“Jika selama ini baik-baik saja tapi mendadak berubah, perubahan itu akan terasa aneh. Pun meski perubahan yang terjadi bukan perubahan yang salah.”
Episode 10 : Aneh
Sunny masih terdiam, membiarkan keheningan semakin mencengkam. Apalagi, selain merasa sungkan kepada Sandy yang terus diam, Benny yang ia jaga juga sudah tidur.
Tadi, tak lama setelah meminum obat, Benny memang langsung mengeluh mengantuk dan tertidur dengan sendirinya. Padahal awalnya mereka sedang asyik mengobrol. Namun, obrolan itu hanya untuk Sunny dan Benny yang cenderung mengendalikan obrolan. Lain dengan Sandy yang begitu sibuk dengan ponselnya. Sandy sama sekali tak terusik meski Benny tertawa lepas sambil meliriknya.

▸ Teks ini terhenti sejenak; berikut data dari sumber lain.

--- config.mk ---
export PLATFORM = sky130hd
export DESIGN_NAME = pwm_reload_ctrl
export DESIGN_NICKNAME = d
export VERILOG_FILES = /design/src/rtl/pwm_reload_pkg.sv /design/src/rtl/pwm_reload_ctrl_regs.sv /design/src/rtl/pwm_reload_dp.sv /design/src/rtl/pwm_reload_ctrl.sv
export SDC_FILE = /design/constraint.sdc
export NUM_CORES = 1
export LEC_CHECK = 0
export CELL_PAD_IN_SITES_DETAIL_PLACEMENT = 1
export CELL_PAD_IN_SITES_GLOBAL_PLACEMENT = 1
export CORE_ASPECT_RATIO = 1.4
export CORE_MARGIN = 2
export CORE_UTILIZATION = 25
export CTS_BUF_LIST = sky130_fd_sc_hd__clkbuf_4
export CTS_CLUSTER_SIZE = 10
export DETAILED_ROUTE_END_ITERATION = 10
export PLACE_DENSITY = 0.5
export SLEW_MARGIN = 0
export SYNTH_ARGS = -nofsm -noshare
export SYNTH_HDL_FRONTEND = slang
export SYNTH_HIERARCHICAL = 1
export SYNTH_SLANG_ARGS = --single-unit
--- constraint.sdc ---
create_clock -name clk -period 13.7 [get_ports clk]
set_input_delay 3.425 -clock clk [delete_from_list [all_inputs] [get_ports clk]]
set_output_delay 3.425 -clock clk [all_outputs]
set_load 0.02 [all_outputs]
--- src/rtl/pwm_reload_pkg.sv ---
package pwm_reload_pkg;
  // register addresses
  localparam int ADR_CTRL  = 0;
  localparam int ADR_CFG   = 1;
  localparam int ADR_MOD   = 2;
  localparam int ADR_DUTY0 = 3;
  // control register bit positions
  localparam int B_RUN  = 0;
  localparam int B_LOAD = 1;
  localparam int B_IRQ  = 2;
  localparam int B_HOLD = 3;
  localparam int B_FLAG = 7;
  // configuration field widths
  localparam int PRE_W = 2;
  localparam int RLD_W = 3;
  localparam int CFG_W = PRE_W + RLD_W + 1;

  typedef struct packed {
    logic runEn;     // generator may count
    logic startStb;  // enable just rose: restart counters
    logic loadStb;   // copy buffers into active registers
  } dpCmd_t;
endpackage

--- src/rtl/pwm_reload_ctrl_regs.sv ---
module pwm_reload_ctrl_regs
  import pwm_reload_pkg::*;
#(
  parameter int DATA_W   = 8,
  parameter int CH_COUNT = 2,
  parameter int ADDR_W   = 3
) (
  input  logic                             clk,
  input  logic                             rstN,
  input  logic [ADDR_W-1:0]                addr,
  input  logic                             wrEn,
  input  logic [DATA_W-1:0]                wrData,
  input  logic                             rdEn,
  output logic [DATA_W-1:0]                rdData,
  input  logic                             cycleEnd,
  output dpCmd_t                           cmd,
  output logic [DATA_W-1:0]                bufMod,
  output logic [PRE_W-1:0]                 bufPre,
  output logic [CH_COUNT-1:0][DATA_W-1:0]  bufDuty,
  output logic [RLD_W-1:0]                 rldField,
  output logic                             centerMode,
  output logic                             runEn,
  output logic                             loadOk,
  output logic                             irqEn,
  output logic                             pinHold,
  output logic                             reloadFlag,
  output logic                             reloadEvt,
  output logic                             irq
);
  logic             runEnD;
  logic             clrArmed;
  logic [CFG_W-1:0] cfgReg;
  logic             startStb;
  logic             ctrlWr;
  logic             ctrlRd;

  assign ctrlWr    = wrEn && (int'(addr) == ADR_CTRL);
  assign ctrlRd    = rdEn && (int'(addr) == ADR_CTRL);
  assign startStb  = runEn && !runEnD;
  assign reloadEvt = startStb || cycleEnd;

  assign bufPre     = cfgReg[PRE_W-1:0];
  assign rldField   = cfgReg[PRE_W +: RLD_W];
  assign centerMode = cfgReg[CFG_W-1];

  assign cmd.runEn    = runEn;
  assign cmd.startStb = startStb;
  assign cmd.loadStb  = reloadEvt && loadOk;

  assign irq = reloadFlag && irqEn;

  always_ff @(posedge clk) begin
    if (!rstN) begin
      runEn      <= 1'b0;
      runEnD     <= 1'b0;
      irqEn      <= 1'b0;
      pinHold    <= 1'b0;
      loadOk     <= 1'b0;
      reloadFlag <= 1'b0;
      clrArmed   <= 1'b0;
    end else begin
      runEnD <= runEn;
      if (ctrlWr) begin
        runEn   <= wrData[B_RUN];
        irqEn   <= wrData[B_IRQ];
        pinHold <= wrData[B_HOLD];
      end
      // a transfer consumes load-enable; otherwise software owns it
      if (reloadEvt && loadOk)
        loadOk <= 1'b0;
      else if (ctrlWr)
        loadOk <= wrData[B_LOAD];
      // reload beats a clearing write in the same cycle
      if (reloadEvt)
        reloadFlag <= 1'b1;
      else if (ctrlWr && !wrData[B_FLAG] && clrArmed)
        reloadFlag <= 1'b0;
      // the clear is armed by a read that saw the flag set
      if (reloadEvt || ctrlWr)
        clrArmed <= 1'b0;
      else if (ctrlRd && reloadFlag)
        clrArmed <= 1'b1;
    end
  end

  always_ff @(posedge clk) begin
    if (!rstN) begin
      cfgReg  <= '0;
      bufMod  <= '0;
      bufDuty <= '0;
    end else if (wrEn) begin
      if (int'(addr) == ADR_CFG) cfgReg <= wrData[CFG_W-1:0];
      if (int'(addr) == ADR_MOD) bufMod <= wrData;
      for (int i = 0; i < CH_COUNT; i++)
        if (int'(addr) == ADR_DUTY0 + i) bufDuty[i] <= wrData;
    end
  end

  always_comb begin
    rdData = '0;
    if (int'(addr) == ADR_CTRL) begin
      rdData[B_RUN]  = runEn;
      rdData[B_LOAD] = loadOk;
      rdData[B_IRQ]  = irqEn;
      rdData[B_HOLD] = pinHold;
      rdData[B_FLAG] = reloadFlag;
    end else if (int'(addr) == ADR_CFG) begin
      rdData[CFG_W-1:0] = cfgReg;
    end else if (int'(addr) == ADR_MOD) begin
      rdData = bufMod;
    end else begin
      for (int i = 0; i < CH_COUNT; i++)
        if (int'(addr) == ADR_DUTY0 + i) rdData = bufDuty[i];
    end
  end
endmodule

--- src/rtl/pwm_reload_dp.sv ---
module pwm_reload_dp
  import pwm_reload_pkg::*;
#(
  parameter int DATA_W   = 8,
  parameter int CH_COUNT = 2
) (
  input  logic                             clk,
  input  logic                             rstN,
  input  dpCmd_t                           cmd,
  input  logic [DATA_W-1:0]                bufMod,
  input  logic [PRE_W-1:0]                 bufPre,
  input  logic [CH_COUNT-1:0][DATA_W-1:0]  bufDuty,
  input  logic [RLD_W-1:0]                 rldField,
  input  logic                             centerMode,
  output logic                             cycleEnd,
  output logic [DATA_W-1:0]                modAct,
  output logic [CH_COUNT-1:0]              pwmRaw
);
  localparam int PRE_CNT_W = (2 ** PRE_W) - 1;  // enough for the largest ratio
  localparam int PH_W      = DATA_W + 1;        // centre mode doubles the range

  logic [PRE_W-1:0]                 preAct;
  logic [CH_COUNT-1:0][DATA_W-1:0]  dutyAct;
  logic [PRE_CNT_W-1:0]             preCnt;
  logic [PRE_CNT_W-1:0]             ratioM1;
  logic [PH_W-1:0]                  phase;
  logic [PH_W-1:0]                  effMod;
  logic [PH_W-1:0]                  lastPhase;
  logic [PH_W-1:0]                  cmpVal;
  logic [RLD_W-1:0]                 perCnt;
  logic                             tick;
  logic                             periodEnd;

  assign effMod    = (modAct == '0) ? PH_W'(1) : {1'b0, modAct};
  assign lastPhase = centerMode ? ((effMod << 1) - PH_W'(1)) : (effMod - PH_W'(1));
  assign ratioM1   = PRE_CNT_W'((1 << preAct) - 1);
  assign tick      = cmd.runEn && !cmd.startStb && (preCnt >= ratioM1);
  assign periodEnd = tick && (phase >= lastPhase);
  assign cycleEnd  = periodEnd && (perCnt >= rldField);
  // centre mode folds the second half back down
  assign cmpVal    = (centerMode && (phase >= effMod)) ? (lastPhase - phase) : phase;

  always_ff @(posedge clk) begin
    if (!rstN) begin
      preCnt <= '0;
      phase  <= '0;
      perCnt <= '0;
    end else if (!cmd.runEn || cmd.startStb) begin
      preCnt <= '0;
      phase  <= '0;
      perCnt <= '0;
    end else if (tick) begin
      preCnt <= '0;
      if (periodEnd) begin
        phase  <= '0;
        perCnt <= cycleEnd ? '0 : perCnt + RLD_W'(1);
      end else begin
        phase <= phase + PH_W'(1);
      end
    end else begin
      preCnt <= preCnt + PRE_CNT_W'(1);
    end
  end

  always_ff @(posedge clk) begin
    if (!rstN) begin
      modAct  <= '0;
      preAct  <= '0;
      dutyAct <= '0;
    end else if (cmd.loadStb) begin
      modAct  <= bufMod;
      preAct  <= bufPre;
      dutyAct <= bufDuty;
    end
  end

  for (genvar g = 0; g < CH_COUNT; g++) begin : g_cmp
    logic dutyZero;
    logic dutyFull;
    assign dutyZero  = (dutyAct[g] == '0);
    assign dutyFull  = ({1'b0, dutyAct[g]} >= effMod);
    assign pwmRaw[g] = cmd.runEn && !dutyZero && (dutyFull || (cmpVal < {1'b0, dutyAct[g]}));
  end
endmodule

--- src/rtl/pwm_reload_ctrl.sv ---
module pwm_reload_ctrl
  import pwm_reload_pkg::*;
#(
  parameter  int DATA_W   = 8,
  parameter  int CH_COUNT = 2,
  localparam int ADDR_W   = $clog2(ADR_DUTY0 + CH_COUNT)
) (
  input  logic                 clk,
  input  logic                 rstN,
  input  logic [ADDR_W-1:0]    addr,
  input  logic                 wrEn,
  input  logic [DATA_W-1:0]    wrData,
  input  logic                 rdEn,
  output logic [DATA_W-1:0]    rdData,
  output logic [CH_COUNT-1:0]  pwmOut,
  output logic [CH_COUNT-1:0]  pwmOutEn,
  output logic                 irq
);
  dpCmd_t                           cmd;
  logic [DATA_W-1:0]                bufMod;
  logic [PRE_W-1:0]                 bufPre;
  logic [CH_COUNT-1:0][DATA_W-1:0]  bufDuty;
  logic [RLD_W-1:0]                 rldField;
  logic                             centerMode;
  logic                             cycleEnd;
  logic [DATA_W-1:0]                modAct;
  logic                             runEn;
  logic                             loadOk;
  logic                             irqEn;
  logic                             pinHold;
  logic                             reloadFlag;
  logic                             reloadEvt;

  pwm_reload_ctrl_regs #(.DATA_W(DATA_W), .CH_COUNT(CH_COUNT), .ADDR_W(ADDR_W)) u_regs (
    .clk(clk), .rstN(rstN), .addr(addr), .wrEn(wrEn), .wrData(wrData),
    .rdEn(rdEn), .rdData(rdData), .cycleEnd(cycleEnd), .cmd(cmd),
    .bufMod(bufMod), .bufPre(bufPre), .bufDuty(bufDuty), .rldField(rldField),
    .centerMode(centerMode), .runEn(runEn), .loadOk(loadOk), .irqEn(irqEn),
    .pinHold(pinHold), .reloadFlag(reloadFlag), .reloadEvt(reloadEvt), .irq(irq)
  );

  pwm_reload_dp #(.DATA_W(DATA_W), .CH_COUNT(CH_COUNT)) u_dp (
    .clk(clk), .rstN(rstN), .cmd(cmd), .bufMod(bufMod), .bufPre(bufPre),
    .bufDuty(bufDuty), .rldField(rldField), .centerMode(centerMode),
    .cycleEnd(cycleEnd), .modAct(modAct), .pwmRaw(pwmOut)
  );

  assign pwmOutEn = {CH_COUNT{runEn || pinHold}};
endmodule

==> results.yml, run 1 <==
floorplanning:
  initial_core_util_pct: 25.4
  die-area_sq_um: 22600
  fp.dieW_um: 128
  die_h_um: 177
  fp-row-count: 63
  core_area_sq_um: 21100
  ios: 28
drt:
  viasPerCell: 4.99
  remaining_drc_errors: 0
  drtIter0Drc: 161
  totalWireLength_um: 16600
  dr_total_vias: 4549
  postRouteAntennaNets: 0
  first_pass_iters: 4
  wl_per_cell_um: 18.2
sta:
  finalSetupTns_ns: 0
  rsz0062_at_grt: "no"
  tightest_slew_ns: 1.02
  clock.fmax_mhz: 105
  skew_ns: 0.0208
  setup_viol: 0
  period_minus_slack_ns: 9.55
  setup_ws_ns: 4.15
  slew_headroom_pct: 31.6
  fin_crit_sh_pct: 69.7
  final_hold_viol_count: 0
  final_max_slew_viol_count: 0
yosys:
  syn_inst: 630
  synth_top_cells_by_count: "dfxtp_1, mux2i_1, ha_1"
  syn_nets: 703
  async_flop_share_pct: 0
  yosysSeqAreaShare_pct: 29.1
  ys_seq_elements: 78
  ys.flop_type: "dfxtp_1"
  syn-mean-instance-area_sq_um: 8.51
  synth_top_cell_by_area: "dfxtp_1"
  netlist_area_sq_um: 5360
  synth_warnings: 6
  synth_most_common_cell: "dfxtp_1"
  synth_top_area_share_pct: 29.1
  ys_types: 62
  synth_edf_count: 0
  ys_top_cells_by_area: "dfxtp_1, ha_1, mux2i_1, nor2_1, nor2b_1"
critical_path:
  slowest_delay_ns: 0.65
  critical_path_required_ns: 10.27
  startpoint: "u_dp/modAct[7]$_SDFFE_PN0P_"
  reg2reg_depth: 17
  cp_num_buf_inv: 1
  critPathTopFamily: "compound AO/OA/AOI/OAI gates"
  worstSetupPathType: "flop to primary output"
  critPathArrivalTime_ns: 6.13
  end_kind: "primary output"
  path_common_cell: "o21ai_0"
  reg2reg_from: "u_dp/modAct[2]$_SDFFE_PN0P_"
  cp.depth: 21
  path_max_fanout: 7
  cp_cell_sequence: "nor4_1 -> a21oi_1 -> ha_1 -> xor2_1 -> nand2_1 -> o21ai_0 -> ha_1 -> nor2b_1 -> o31a_1 -> o21ai_0 -> nand2b_1 -> xnor2_1 -> o21ai_0 -> ha_1 -> and3_1 -> a221oi_1 -> o21ai_0 -> nor4_1 -> a211oi_1 -> o22ai_1 -> clkdlybuf4s50_1"
  cp_slowest_cell: "clkdlybuf4s50_1"
  start_kind: "flop"
power:
  finalPower_mw: 0.414
  p_per_area_nw_per_um2: 69.1
  intPower_mw: 0.303
  p_seq_share_pct: 56.0
  switching_share_pct: 26.9
  ir_worst_vdd_mv: 0.0358
  p_comb_share_pct: 8.1
  clkPwrFrac_pct: 35.9
  p_leak_nw: 2.13
  switching_power_mw: 0.112
clocking:
  path_clk_slew_ns: 0.14
  cts.sinks: 78
  clock_latency_ns: 0.43
  cts_buffers: 9
  cts_buffer_depth: 2
  cts-root-buf: "clkbuf_4"
  cts_hold_buf: 0
  cts_tree: "yes"
  cts_setup_buffers: 0
  h-tree-depth: 3
  cts_resized: 0
min_path:
  min_path_type: "flop to flop"
  min_from: "u_dp/preCnt[0]$_SDFF_PP0_"
  hold_depth: 1
finish:
  area_delta_synth_final_pct: 11.8
  regArea_sq_um: 1560
  multi_input_area_sq_um: 3480
  finalNetCount: 719
  post-route-util_pct: 28.4
  fillers: 2532
  post-route-cell-area_sq_um: 5990
  layout-drive-gt1-share_pct: 5.84
grt:
  antenna_found_initial: 1
  grt_first_pass_wirelength_um: 26500
  grt_max_degree: 36
  grt_usage_pct: 15.2
  gr-total-overflow: 0
  grt_pass1_vias: 4829
place:
  portBuffers: 27
  dp_hpwl_um: 13400
  routabilityCongestion: 0.807
  place_area_sq_um: 5840
  dpl_worst_slack_ns: 4.31
status:
  outcome: "finished clean"
job:
  maxCapViolations: 0
-- layer usage --
metal  part of all wire, %  GRT usage (%)  wire length, um
met5                     0              0                0
met4                   2.7           5.40              447
met3                   1.7           1.93              287
met2                    53           29.1             8760
met1                    43           16.9             7090
-- worst reg2reg max path, delay by kind of cell, from the launching register on --
family,cells,cell delay [ns]
compound gates,7,1.68
fa+ha+maj,2,0.68
buf+inv,1,0.41
flops,1,0.48
mux,1,0.28
simple gates,6,0.75
-- path summary, 6_finish.rpt --
check / to / slack [ns]
max: pwmOut[1] / 4.15
max reg2reg: u_dp/modAct[4]$_SDFFE_PN0P_ / 9.33
min reg2reg: u_dp/preCnt[0]$_SDFF_PP0_ / 0.46
min: u_dp/preCnt[0]$_SDFF_PP0_ / 0.46
-- final cells by class --
type / count / area share [%]
well taps: 260 / 5.43
clock inverters: 6 / 1.17
multi-input cells: 480 / 58.1
diodes: 1 / 0.0418
clock buffers: 10 / 1.25
inverters: 45 / 2.82
flip-flops and latches: 78 / 26.1
repair buffers: 32 / 5.14
-- cell usage in the layout (no fill, tap or decap), types with 3 or more instances in the layout --
cell type,count
buf_4,5
o31ai_1,3
a211oi_1,6
clkbuf_4,10
o22ai_1,3
mux2i_1,58
inv_1,42
nand3b_1,4
nand2_1,51
nor4_1,5
nor3_1,10
mux2_2,4
a21oi_1,36
and3_1,5
clkinv_1,3
clkdlybuf4s50_1,27
and4bb_2,3
and2_1,4
o21ai_0,29
clkinvlp_4,3
nor2b_1,31
nor3b_1,3
ha_1,57
o21a_1,12
nand4_1,10
a21o_1,10
nand2b_1,9
a22oi_1,3
xnor2_1,13
a31oi_1,3
a211o_1,5
nor2_1,54
nand3_1,13
dfxtp_1,78
-- registers in the layout, indices dropped and copies added (netlist names) --
name               flops
u_regs/bufMod          8
u_dp/modAct            8
u_regs/reloadFlag      1
u_regs/irqEn           1
u_regs/pinHold         1
u_dp/preAct            2
u_regs/bufDuty        16
u_regs/clrArmed        1
u_regs/cfgReg          6
u_dp/perCnt            3
u_dp/phase             9
u_dp/dutyAct          16
u_dp/preCnt            3
u_regs/loadOk          1
u_regs/runEn           1
u_regs/runEnD          1
-- metrics by stage --
stage	hold slack (ns)	cells
2_1_floorplan	0.417	630
3_3_place_gp	0.430	895
3_5_place_dp	0.444	895
4_1_cts	0.468	911
5_1_grt	0.485	912
6_report	0.464	912
-- kinds of logic (layout without fill, tap and decap cells) --
kind of cell	count (synthesis)	after routing	share of synthesized area (%)
flip-flops	78	78	29.1
buffers and inverters	72	93	5.95
XOR/XNOR	15	15	2.45
other	0	1	0
AND/OR/NAND/NOR	218	218	21.5
multiplexers	63	63	12.1
AO/OA/AOI/OAI	126	126	15.2
adder cells (fa/ha/maj)	58	58	13.7
-- power by group through the flow --
| stage | Sequential (mW) | Clock (mW) | Combinational (mW) |
|---|---|---|---|
| floorplan | 0.235 | 0 | 0.0214 |
| global placement | 0.237 | 0 | 0.0329 |
| detailed placement | 0.237 | 0 | 0.0337 |
| CTS | 0.232 | 0.157 | 0.0339 |
| global route | 0.233 | 0.167 | 0.0363 |
| finish | 0.232 | 0.149 | 0.0334 |
Power figures use the tool's default switching activity.
==> run 2, diff against run 1 <==
--- a/config.mk
+++ b/config.mk
@@ -13,7 +13,7 @@
 export CTS_BUF_LIST = sky130_fd_sc_hd__clkbuf_4
 export CTS_CLUSTER_SIZE = 10
 export DETAILED_ROUTE_END_ITERATION = 10
-export PLACE_DENSITY = 0.5
+export PLACE_DENSITY = 0.51
 export SLEW_MARGIN = 0
 export SYNTH_ARGS = -nofsm -noshare
 export SYNTH_HDL_FRONTEND = slang
==> constraint.sdc (replaced) <==
create_clock -name clk -period 8.36 [get_ports clk]
set_input_delay 2.09 -clock clk [delete_from_list [all_inputs] [get_ports clk]]
set_output_delay 2.09 -clock clk [all_outputs]
set_load 0.02 [all_outputs]
==> run 2 against run 1 <==
  * Count of clock-buffer cells in the layout is 1 lower
  * Sequential share of layout area is 0.071 points lower
  * Global-route usage is 0.18 points higher
  * Die area stayed put
  * Worst hold slack better by 0.0041 ns
  * Clock skew hardly changed
  * Routed wire length is 1.3% higher
  * Final cell count is 0.22% lower
  * Register-to-register slack worse by 5.4 ns
  * Largest power group unchanged
  * Highest routed layer unchanged
==> results.yml, run 2 (synthesized netlist as in run 1, its figures left out) <==
status:
  outcome: "finished clean"
sta:
  slew_headroom_pct: 27.3
  setup_viol: 0
  period_minus_slack_ns: 7.81
  final_max_slew_viol_count: 0
  setup_ws_ns: 0.551
  final_hold_viol_count: 0
  tightest_slew_ns: 1.09
  fin_crit_sh_pct: 93.4
  rsz0062_at_grt: "no"
  skew_ns: 0.0207
  clock.fmax_mhz: 128
  finalSetupTns_ns: 0
floorplanning:
  fp-row-count: 63
  core_area_sq_um: 21100
  die-area_sq_um: 22600
  initial_core_util_pct: 25.4
  ios: 28
  die_h_um: 177
  fp.dieW_um: 128
drt:
  wl_per_cell_um: 18.5
  remaining_drc_errors: 0
  totalWireLength_um: 16800
  dr_total_vias: 4548
  first_pass_iters: 4
  postRouteAntennaNets: 0
  viasPerCell: 5.00
  drtIter0Drc: 191
grt:
  grt_max_degree: 36
  grt_pass1_vias: 4822
  antenna_found_initial: 1
  grt_usage_pct: 15.3
  grt_first_pass_wirelength_um: 26700
  gr-total-overflow: 0
critical_path:
  critPathArrivalTime_ns: 5.72
  path_max_fanout: 7
  start_kind: "flop"
  slowest_delay_ns: 0.65
  cp_num_buf_inv: 1
  critical_path_required_ns: 6.27
  critPathTopFamily: "compound AO/OA/AOI/OAI gates"
  cp_cell_sequence: "nor4_2 -> a21oi_2 -> ha_1 -> xor2_1 -> nand2_1 -> o21ai_0 -> ha_1 -> nor2b_1 -> o31a_1 -> o21ai_0 -> nand2b_1 -> xnor2_1 -> o21ai_1 -> ha_1 -> and3_1 -> a221oi_1 -> o21ai_0 -> nor4_1 -> a211oi_1 -> o22ai_1 -> clkdlybuf4s50_1"
  cp_slowest_cell: "clkdlybuf4s50_1"
  worstSetupPathType: "flop to primary output"
  end_kind: "primary output"
clocking:
  clock_latency_ns: 0.43
  h-tree-depth: 3
  path_clk_slew_ns: 0.15
  cts_setup_buffers: 0
  cts-root-buf: "clkbuf_4"
  cts_tree: "yes"
  cts.sinks: 78
  cts_hold_buf: 0
  cts_buffer_depth: 2
  cts_buffers: 9
finish:
  instances_no_fill: 910
  area_delta_synth_final_pct: 12.1
  regArea_sq_um: 1560
  final_common_cell: "dfxtp_1"
  multi_input_area_sq_um: 3490
  fillers: 2554
  layout-drive-gt1-share_pct: 5.86
  final_cell_mix: "dfxtp_1, mux2i_1, ha_1"
  finalNetCount: 717
  largestRegisters: "u_dp/dutyAct x16, u_regs/bufDuty x16, u_dp/phase x9"
power:
  p_leak_nw: 2.14
  ir_worst_vdd_mv: 0.0594
  p_per_area_nw_per_um2: 117
  finalPower_mw: 0.705
min_path:
  min_path_type: "flop to flop"
place:
  dpl_worst_slack_ns: 0.874
  portBuffers: 27
  routabilityCongestion: 0.867
  dp_hpwl_um: 13500
  dpl.cell_count: 893
job:
  maxCapViolations: 0
[run 2: area by class of cell]
cell class	instances	share of cell area, %
flip-flops and latches	78	26.0
clock buffers	9	1.12
repair buffers	30	4.87
clock inverters	7	1.65
diodes	1	0.0417
multi-input cells	480	58.1
well taps	260	5.42
inverters	45	2.81
[run 2: per-stage QoR]
stage	hold slack [ns]	area, sq um	utilization, %
floorplan	0.417	5360	-
global placement	0.432	5830	27.6
detailed placement	0.447	5830	27.6
CTS	0.476	5990	28.4
global route	0.499	6010	28.4
finish	0.468	6010	28.4
[run 2: worst paths after layout]
| kind | startpoint | cells past startpoint | slack, ns | to |
|---|---|---|---|---|
| setup / recovery | u_dp/modAct[4]$_SDFFE_PN0P_ | 21 | 0.55 | pwmOut[1] |
| hold / removal | u_dp/preCnt[0]$_SDFF_PP0_ | 1 | 0.47 | u_dp/preCnt[0]$_SDFF_PP0_ |
| setup reg to reg | u_dp/modAct[2]$_SDFFE_PN0P_ | 16 | 3.96 | u_dp/dutyAct[1]$_SDFFE_PN0P_ |
| hold reg to reg | u_dp/preCnt[0]$_SDFF_PP0_ | 1 | 0.47 | u_dp/preCnt[0]$_SDFF_PP0_ |
[run 2: where the power goes]
part           total [mW]  internal [mW]  switching [mW]
logic              0.0546         0.0237          0.0310
clock network       0.271          0.122           0.148
registers           0.380          0.376         0.00419
[run 2: per-layer routing]
metal  vias up  track usage [%]  share of wire [%]  routed length [um]
met5         -                0                  0                   0
met4         0             6.36                3.6                 609
met3        30             1.93                2.2                 374
met2        70             28.0                 51                8600
met1      2180             17.9                 43                7220
li1       2268                -                  -                   -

Cara Benny bersikap terkesan sengaja menuntun Sandy untuk mengenal Sunny. Sunny pikir begitu. Hanya saja, yang bersangkutan sama sekali tidak peduli, hingga Sunny jadi tidak enak hati sendiri. Sunny takut kebersamaan yang terjadi tanpa ia rencanakan, disalah artikan oleh Sandy.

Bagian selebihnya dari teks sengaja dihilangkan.